Community
    • Login

    Regex: Add html tags in the lines that doesn't have html tags

    Scheduled Pinned Locked Moved Help wanted · · · – – – · · ·
    12 Posts 2 Posters 3.6k Views 1 Watching
    Loading More Posts
    • Oldest to Newest
    • Newest to Oldest
    • Most Votes
    Reply
    • Reply as topic
    Log in to reply
    This topic has been deleted. Only users with topic management privileges can see it.
    • Robin CruiseR Offline
      Robin Cruise
      last edited by

      I have this paragraph. Also, I have a line I need someone to take me home. that doesn’t have html tags.

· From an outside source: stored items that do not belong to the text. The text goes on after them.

==> config.mk <==
export PLATFORM = sky130hd
export DESIGN_NAME = mp2d_div
export DESIGN_NICKNAME = d
export VERILOG_FILES = /design/src/hdl/mp2d_pkg.sv /design/src/hdl/mp2d_div.sv
export SDC_FILE = /design/constraint.sdc
export NUM_CORES = 1
export LEC_CHECK = 0
export BUFFER_PORTS_ARGS = -buffer_cell sky130_fd_sc_hd__buf_4
export CAP_MARGIN = 40
export CORE_ASPECT_RATIO = 1.4
export CORE_UTILIZATION = 45
export DETAILED_ROUTE_END_ITERATION = 12
export GPL_ROUTABILITY_DRIVEN = 0
export PLACE_DENSITY = 0.7
export SLEW_MARGIN = 25
export SYNTH_ARGS = -nofsm -noshare
export SYNTH_HDL_FRONTEND = slang
export SYNTH_SLANG_ARGS = --single-unit
export TNS_END_PERCENT = 20
==> constraint.sdc <==
create_clock -name clk -period 4.6 [get_ports clk]
set_input_delay 0 -clock clk [delete_from_list [all_inputs] [get_ports clk]]
set_output_delay 0 -clock clk [all_outputs]
set_load 0.03 [all_outputs]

So, I need to find this line (not others) and frame it between tags

      <!-- START -->
      
      <p class="mb-40px">I may go to cinema</p>
      
      I need someone to take me home.
      
      <p class="mb-40px">I can love you now</p>
      
      <!-- FINAL -->
      

      OUTPUT:

      <!-- START -->
      
      <p class="mb-40px">I may go to cinema</p>
      
      <p class="mb-40px">I need someone to take me home.</p>
      
      <p class="mb-40px">I can love you now</p>
      
      <!-- FINAL -->
      

      I don’t know why my regex doesn’t work.

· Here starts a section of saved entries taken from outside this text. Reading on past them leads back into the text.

[src/hw/rtl/cfd_parser.sv]
// ----------------------------------------------------------------------------
// cfd_parser
// Per-byte frame state machine, checksum, header capture and result build.
// ----------------------------------------------------------------------------
module cfd_parser (
   input  logic                                clock,
   input  logic                                reset,
   input  logic                                in_accept,
   input  logic [cfd_pkg::BYTE_W-1:0]          data_byte,
   input  logic                                end_of_frame,
   input  logic                                csr_we,
   input  logic [cfd_pkg::CSR_IDX_W-1:0]       csr_index,
   input  logic [cfd_pkg::BYTE_W-1:0]          csr_data,
   output logic                                res_valid,
   output cfd_pkg::result_type                 res_data
);

   cfd_pkg::phase_type              phase_ff, phase_in;
   logic [cfd_pkg::BYTE_W-1:0]      start_byte_ff, ext_lingo_ff;
   logic [cfd_pkg::BYTE_W-1:0]      sum_ff, sum_in;
   logic [cfd_pkg::WORD16_W-1:0]    length_ff, length_in;
   logic [cfd_pkg::WORD16_W-1:0]    left_ff, left_in;
   logic [cfd_pkg::BYTE_W-1:0]      lingo_ff, lingo_in;
   logic [cfd_pkg::WORD16_W-1:0]    command_ff, command_in;
   logic [cfd_pkg::WORD16_W-1:0]    tid_ff, tid_in;
   cfd_pkg::error_type              pend_ff, pend_in;

   logic [cfd_pkg::BYTE_W-1:0]      sum_next;
   logic [cfd_pkg::WORD16_W-1:0]    need;
   logic [cfd_pkg::WORD16_W-1:0]    left_dec;
   logic                            is_ext;
   logic                            too_short;
   cfd_pkg::error_type              status_err;

   assign sum_next  = sum_ff + data_byte;
   assign is_ext    = (data_byte == ext_lingo_ff);
   assign need      = is_ext ? cfd_pkg::HDR_LEN_EXT : cfd_pkg::HDR_LEN_SHORT;
   assign too_short = (length_ff < need);
   assign left_dec  = left_ff - 16'd1;

   // status code for the last byte of the buffer, highest priority first
   always_comb begin
      if (phase_ff == cfd_pkg::PH_START) begin
         status_err = (data_byte != start_byte_ff) ? cfd_pkg::ERR_START : cfd_pkg::ERR_TRUNC;
      end else if (pend_ff == cfd_pkg::ERR_START) begin
         status_err = cfd_pkg::ERR_START;
      end else if (sum_next != '0) begin
         status_err = cfd_pkg::ERR_CHECKSUM;
      end else if (pend_ff == cfd_pkg::ERR_SHORT) begin
         status_err = cfd_pkg::ERR_SHORT;
      end else if (phase_ff != cfd_pkg::PH_TRAIL) begin
         status_err = cfd_pkg::ERR_TRUNC;
      end else begin
         status_err = cfd_pkg::ERR_GOOD;
      end
   end

   // next phase
   always_comb begin
      phase_in = phase_ff;
      if (in_accept) begin
         if (end_of_frame) begin
            phase_in = cfd_pkg::PH_START;
         end else begin
            unique case (phase_ff)
               cfd_pkg::PH_START:
                  phase_in = (data_byte != start_byte_ff) ? cfd_pkg::PH_DRAIN
                                                          : cfd_pkg::PH_LEN1;
               cfd_pkg::PH_LEN1:
                  phase_in = (data_byte != '0) ? cfd_pkg::PH_LINGO : cfd_pkg::PH_LENHI;
               cfd_pkg::PH_LENHI: phase_in = cfd_pkg::PH_LENLO;
               cfd_pkg::PH_LENLO: phase_in = cfd_pkg::PH_LINGO;
               cfd_pkg::PH_LINGO: begin
                  if (too_short) begin
                     phase_in = cfd_pkg::PH_DRAIN;
                  end else begin
                     phase_in = is_ext ? cfd_pkg::PH_CMDHI : cfd_pkg::PH_CMDLO;
                  end
               end
               cfd_pkg::PH_CMDHI: phase_in = cfd_pkg::PH_CMDLO;
               cfd_pkg::PH_CMDLO: phase_in = cfd_pkg::PH_TIDHI;
               cfd_pkg::PH_TIDHI: phase_in = cfd_pkg::PH_TIDLO;
               cfd_pkg::PH_TIDLO:
                  phase_in = (left_ff == '0) ? cfd_pkg::PH_TRAIL : cfd_pkg::PH_PAYLOAD;
               cfd_pkg::PH_PAYLOAD:
                  phase_in = (left_dec == '0) ? cfd_pkg::PH_TRAIL : cfd_pkg::PH_PAYLOAD;
               cfd_pkg::PH_TRAIL: phase_in = cfd_pkg::PH_TRAIL;
               cfd_pkg::PH_DRAIN: phase_in = cfd_pkg::PH_DRAIN;
               default:           phase_in = cfd_pkg::PH_START;
            endcase
         end
      end
   end

   // datapath and result
   always_comb begin
      sum_in     = sum_ff;
      length_in  = length_ff;
      left_in    = left_ff;
      lingo_in   = lingo_ff;
      command_in = command_ff;
      tid_in     = tid_ff;
      pend_in    = pend_ff;

      res_valid             = 1'b0;
      res_data.kind         = cfd_pkg::KIND_HEADER;
      res_data.lingo        = lingo_ff;
      res_data.command      = command_ff;
      res_data.txn_id       = tid_ff;
      res_data.payload_byte = '0;
      res_data.payload_last = 1'b0;
      res_data.error        = cfd_pkg::ERR_GOOD;

      if (in_accept) begin
         if (end_of_frame) begin
            res_valid      = 1'b1;
            res_data.kind  = cfd_pkg::KIND_STATUS;
            res_data.error = status_err;
            sum_in     = '0;
            length_in  = '0;
            left_in    = '0;
            lingo_in   = '0;
            command_in = '0;
            tid_in     = '0;
            pend_in    = cfd_pkg::ERR_GOOD;
         end else if (phase_ff == cfd_pkg::PH_START) begin
            if (data_byte != start_byte_ff) begin
               pend_in = cfd_pkg::ERR_START;
            end
         end else begin
            sum_in = sum_next;
            unique case (phase_ff)
               cfd_pkg::PH_LEN1: begin
                  if (data_byte != '0) begin
                     length_in = {8'd0, data_byte};
                  end
               end
               cfd_pkg::PH_LENHI: length_in = {data_byte, 8'd0};
               cfd_pkg::PH_LENLO: length_in = {length_ff[15:8], data_byte};
               cfd_pkg::PH_LINGO: begin
                  lingo_in   = data_byte;
                  command_in = '0;
                  if (too_short) begin
                     pend_in = cfd_pkg::ERR_SHORT;
                  end else begin
                     left_in = length_ff - need;
                  end
               end
               cfd_pkg::PH_CMDHI: command_in = {data_byte, 8'd0};
               cfd_pkg::PH_CMDLO: command_in = {command_ff[15:8], data_byte};
               cfd_pkg::PH_TIDHI: tid_in = {data_byte, 8'd0};
               cfd_pkg::PH_TIDLO: begin
                  tid_in            = {tid_ff[15:8], data_byte};
                  res_valid         = 1'b1;
                  res_data.txn_id   = {tid_ff[15:8], data_byte};
               end
               cfd_pkg::PH_PAYLOAD: begin
                  left_in               = left_dec;
                  res_valid             = 1'b1;
                  res_data.kind         = cfd_pkg::KIND_PAYLOAD;
                  res_data.payload_byte = data_byte;
                  res_data.payload_last = (left_dec == '0);
               end
               default: begin
               end
            endcase
         end
      end
   end

   always_ff @(posedge clock) begin
      if (reset) begin
         phase_ff      <= cfd_pkg::PH_START;
         start_byte_ff <= cfd_pkg::START_BYTE_RST;
         ext_lingo_ff  <= cfd_pkg::EXT_LINGO_RST;
         sum_ff        <= '0;
         length_ff     <= '0;
         left_ff       <= '0;
         lingo_ff      <= '0;
         command_ff    <= '0;
         tid_ff        <= '0;
         pend_ff       <= cfd_pkg::ERR_GOOD;
      end else begin
         phase_ff   <= phase_in;
         sum_ff     <= sum_in;
         length_ff  <= length_in;
         left_ff    <= left_in;
         lingo_ff   <= lingo_in;
         command_ff <= command_in;
         tid_ff     <= tid_in;
         pend_ff    <= pend_in;
         if (csr_we) begin
            unique case (cfd_pkg::csr_index_type'(csr_index))
               cfd_pkg::CSR_START_BYTE: start_byte_ff <= csr_data;
               cfd_pkg::CSR_EXT_LINGO:  ext_lingo_ff  <= csr_data;
               default: begin
               end
            endcase
         end
      end
   end

endmodule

      FIND: ^(?!<p class="mb-40px">)(.*?)((?!</p>).)*$

      REPLACE: <p class="mb-40px">\2\</p>

      Robin CruiseR 1 Reply Last reply Reply Quote 0
      • Robin CruiseR Offline
        Robin Cruise @Robin Cruise
        last edited by Robin Cruise

        This post is deleted!
        1 Reply Last reply Reply Quote 0
        • Robin CruiseR Offline
          Robin Cruise
          last edited by

          ok, so, I believe, I took a step forward. Seems t work.

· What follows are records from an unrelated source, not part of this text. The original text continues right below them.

### config.mk
export PLATFORM = sky130hd
export DESIGN_NAME = best_fit_block_allocator
export DESIGN_NICKNAME = d
export VERILOG_FILES = /design/src/design/bfba_pkg.sv /design/src/design/bfba_ctrl.sv /design/src/design/bfba_dpath.sv /design/src/design/best_fit_block_allocator.sv
export SDC_FILE = /design/constraint.sdc
export NUM_CORES = 2
export LEC_CHECK = 0
export BUFFER_PORTS_ARGS = -buffer_cell sky130_fd_sc_hd__buf_2
export CAP_MARGIN = 20
export CORE_UTILIZATION = 45
export DETAILED_ROUTE_END_ITERATION = 10
export PLACE_DENSITY_LB_ADDON = 0.05
export SLEW_MARGIN = 30
export SYNTH_ARGS = -nofsm -noshare
export SYNTH_HDL_FRONTEND = slang
export SYNTH_SLANG_ARGS = --single-unit
### constraint.sdc
create_clock -name clk -period 16.55 [get_ports clk]
set_clock_uncertainty 0.05 [all_clocks]
set_input_delay 1.655 -clock clk [delete_from_list [all_inputs] [get_ports clk]]
set_output_delay 1.655 -clock clk [all_outputs]
set_load 0.03 [all_outputs]
### src/design/bfba_pkg.sv
// Shared types, widths, codes and defaults for the best-fit block allocator.
// Depends on nothing; every other design file imports it.
`timescale 1ns / 1ps

package bfba_pkg;

    // Field widths of the item and the block table
    localparam int SW = 20;    // block start and payload offset
    localparam int ZW = 21;    // block size, heap end, request bytes
    localparam int TW = 23;    // rounded request plus header, page growth
    localparam int EW = 24;    // heap end plus growth

    // Default configuration
    localparam int DEF_HEAP_CAPACITY = 1048576;
    localparam int DEF_PAGE_BYTES    = 4096;
    localparam int DEF_HEADER_BYTES  = 32;
    localparam int DEF_MIN_PAYLOAD   = 16;
    localparam int DEF_MAX_BLOCKS    = 64;
    localparam int DEF_INITIAL_PAGES = 4;

    // Result status codes
    localparam logic [1:0] RS_OK       = 2'd0;
    localparam logic [1:0] RS_ZERO     = 2'd1;
    localparam logic [1:0] RS_BAD_FREE = 2'd2;
    localparam logic [1:0] RS_NO_MEM   = 2'd3;

    // Item kinds
    localparam logic MODE_ALLOC = 1'b0;

    typedef struct packed {
        logic          used;
        logic [ZW-1:0] size;
        logic [SW-1:0] start;
    } entry_t;

    typedef enum logic [3:0] {
        CMD_NONE,
        CMD_LOAD,
        CMD_SCAN_RD,
        CMD_SCAN_EV,
        CMD_GROW,
        CMD_SPLIT_CHK,
        CMD_SHU_RD,
        CMD_SHU_WR,
        CMD_INS_WR,
        CMD_BEST_WR,
        CMD_NXT_RD,
        CMD_NXT_EV,
        CMD_FREE_WR,
        CMD_SHD_RD,
        CMD_SHD_WR,
        CMD_FINISH
    } cmd_op_t;

    typedef struct packed {
        cmd_op_t    op;
        logic [1:0] code;
    } dp_cmd_t;

    typedef struct packed {
        logic is_alloc;
        logic req_zero;
        logic off_zero;
        logic scan_stop;
        logic scan_last;
        logic found;
        logic grow_over;
        logic last_used;
        logic table_full;
        logic split;
        logic shu_more;
        logic match;
        logic cur_used;
        logic has_next;
        logic shd_more;
        logic out_blocked;
    } dp_status_t;

    typedef enum logic [4:0] {
        S_IDLE,
        S_START,
        S_SCAN_RD,
        S_SCAN_EV,
        S_ALLOC_CHK,
        S_SPLIT_CHK,
        S_SHU,
        S_SHU_RD,
        S_SHU_WR,
        S_INS_WR,
        S_BEST_WR,
        S_FREE_CHK,
        S_NXT_RD,
        S_NXT_EV,
        S_FREE_WR,
        S_SHD,
        S_SHD_RD,
        S_SHD_WR,
        S_DONE
    } ctrl_state_t;

endpackage

### src/design/bfba_ctrl.sv
// Sequencer of the allocator: walks each item through scan, grow, split and merge.
// Depends on bfba_pkg; drives bfba_dpath through command and status structs.
`timescale 1ns / 1ps

module bfba_ctrl (
    input  logic                 clk,
    input  logic                 rst_n,
    input  logic                 req_valid,
    output logic                 req_stall,
    output bfba_pkg::dp_cmd_t    cmd,
    input  bfba_pkg::dp_status_t stat
);
    import bfba_pkg::*;

    ctrl_state_t state_reg, state_next;
    logic [1:0]  code_reg, code_next;

    // State and pending status code
    always_ff @(posedge clk or negedge rst_n)
    begin
        if (!rst_n)
        begin
            state_reg <= S_IDLE;
            code_reg  <= RS_OK;
        end
        else
        begin
            state_reg <= state_next;
            code_reg  <= code_next;
        end
    end

    // Next state and commands
    always_comb
    begin
        state_next = state_reg;
        code_next  = code_reg;
        cmd.op     = CMD_NONE;
        cmd.code   = code_reg;
        req_stall  = (state_reg != S_IDLE);
        case (state_reg)
            S_IDLE:
            begin
                if (req_valid)
                begin
                    cmd.op     = CMD_LOAD;
                    state_next = S_START;
                end
            end
            S_START:
            begin
                if (stat.is_alloc && stat.req_zero)
                begin
                    code_next  = RS_ZERO;
                    state_next = S_DONE;
                end
                else if (!stat.is_alloc && stat.off_zero)
                begin
                    code_next  = RS_OK;
                    state_next = S_DONE;
                end
                else
                begin
                    state_next = S_SCAN_RD;
                end
            end
            S_SCAN_RD:
            begin
                cmd.op     = CMD_SCAN_RD;
                state_next = S_SCAN_EV;
            end
            S_SCAN_EV:
            begin
                cmd.op = CMD_SCAN_EV;
                if (stat.scan_stop || stat.scan_last)
                    state_next = stat.is_alloc ? S_ALLOC_CHK : S_FREE_CHK;
                else
                    state_next = S_SCAN_RD;
            end
            S_ALLOC_CHK:
            begin
                if (stat.found)
                begin
                    state_next = S_SPLIT_CHK;
                end
                else if (stat.grow_over || (stat.last_used && stat.table_full))
                begin
                    code_next  = RS_NO_MEM;
                    state_next = S_DONE;
                end
                else
                begin
                    cmd.op     = CMD_GROW;
                    state_next = S_SPLIT_CHK;
                end
            end
            S_SPLIT_CHK:
            begin
                cmd.op     = CMD_SPLIT_CHK;
                state_next = S_SHU;
            end
            S_SHU:
            begin
                if (!stat.split)
                    state_next = S_BEST_WR;
                else if (stat.shu_more)
                    state_next = S_SHU_RD;
                else
                    state_next = S_INS_WR;
            end
            S_SHU_RD:
            begin
                cmd.op     = CMD_SHU_RD;
                state_next = S_SHU_WR;
            end
            S_SHU_WR:
            begin
                cmd.op     = CMD_SHU_WR;
                state_next = S_SHU;
            end
            S_INS_WR:
            begin
                cmd.op     = CMD_INS_WR;
                state_next = S_BEST_WR;
            end
            S_BEST_WR:
            begin
                cmd.op     = CMD_BEST_WR;
                code_next  = RS_OK;
                state_next = S_DONE;
            end
            S_FREE_CHK:
            begin
                if (!stat.match || !stat.cur_used)
                begin
                    code_next  = RS_BAD_FREE;
                    state_next = S_DONE;
                end
                else if (stat.has_next)
                begin
                    state_next = S_NXT_RD;
                end
                else
                begin
                    state_next = S_FREE_WR;
                end
            end
            S_NXT_RD:
            begin
                cmd.op     = CMD_NXT_RD;
                state_next = S_NXT_EV;
            end
            S_NXT_EV:
            begin
                cmd.op     = CMD_NXT_EV;
                state_next = S_FREE_WR;
            end
            S_FREE_WR:
            begin
                cmd.op     = CMD_FREE_WR;
                state_next = S_SHD;
            end
            S_SHD:
            begin
                if (stat.shd_more)
                begin
                    state_next = S_SHD_RD;
                end
                else
                begin
                    code_next  = RS_OK;
                    state_next = S_DONE;
                end
            end
            S_SHD_RD:
            begin
                cmd.op     = CMD_SHD_RD;
                state_next = S_SHD_WR;
            end
            S_SHD_WR:
            begin
                cmd.op     = CMD_SHD_WR;
                state_next = S_SHD;
            end
            S_DONE:
            begin
                // hold until the result register is free
                if (!stat.out_blocked)
                begin
                    cmd.op     = CMD_FINISH;
                    state_next = S_IDLE;
                end
            end
            default:
            begin
                state_next = S_IDLE;
            end
        endcase
    end

endmodule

          FIND: ^(?!<p class="mb-40px">)(([a-zA-Z-].+))((?!</p>).)*$

          REPLACE BY: <p class="mb-40px">\2</p>

          Now, I have to integrate this regex between section:
          <!-- START --> and <!-- FINAL -->

          I will use this generic formula:

          (?s)(?-i:REGION-START.+?">|\G(?!^))((?!REGION-FINAL).)*?\KFIND REGEX

          will become:

          FIND: (?s)(?-i:<\!-- START -->.+?">|\G(?!^))((?!<\!-- FINAL -->).)*?\K^(?!<p class="mb-40px">)(([a-zA-Z-].+))((?!</p>).)*$

          REPLACE: <p class="mb-40px">\2</p>

          In this case, is not very very good. Something not work too good at this final regex. Maybe @guy038 have a better opinion

          1 Reply Last reply Reply Quote 0
          • guy038G Offline
            guy038
            last edited by guy038

            Hello @robin-cruise and All,

            No need to use the generic formula !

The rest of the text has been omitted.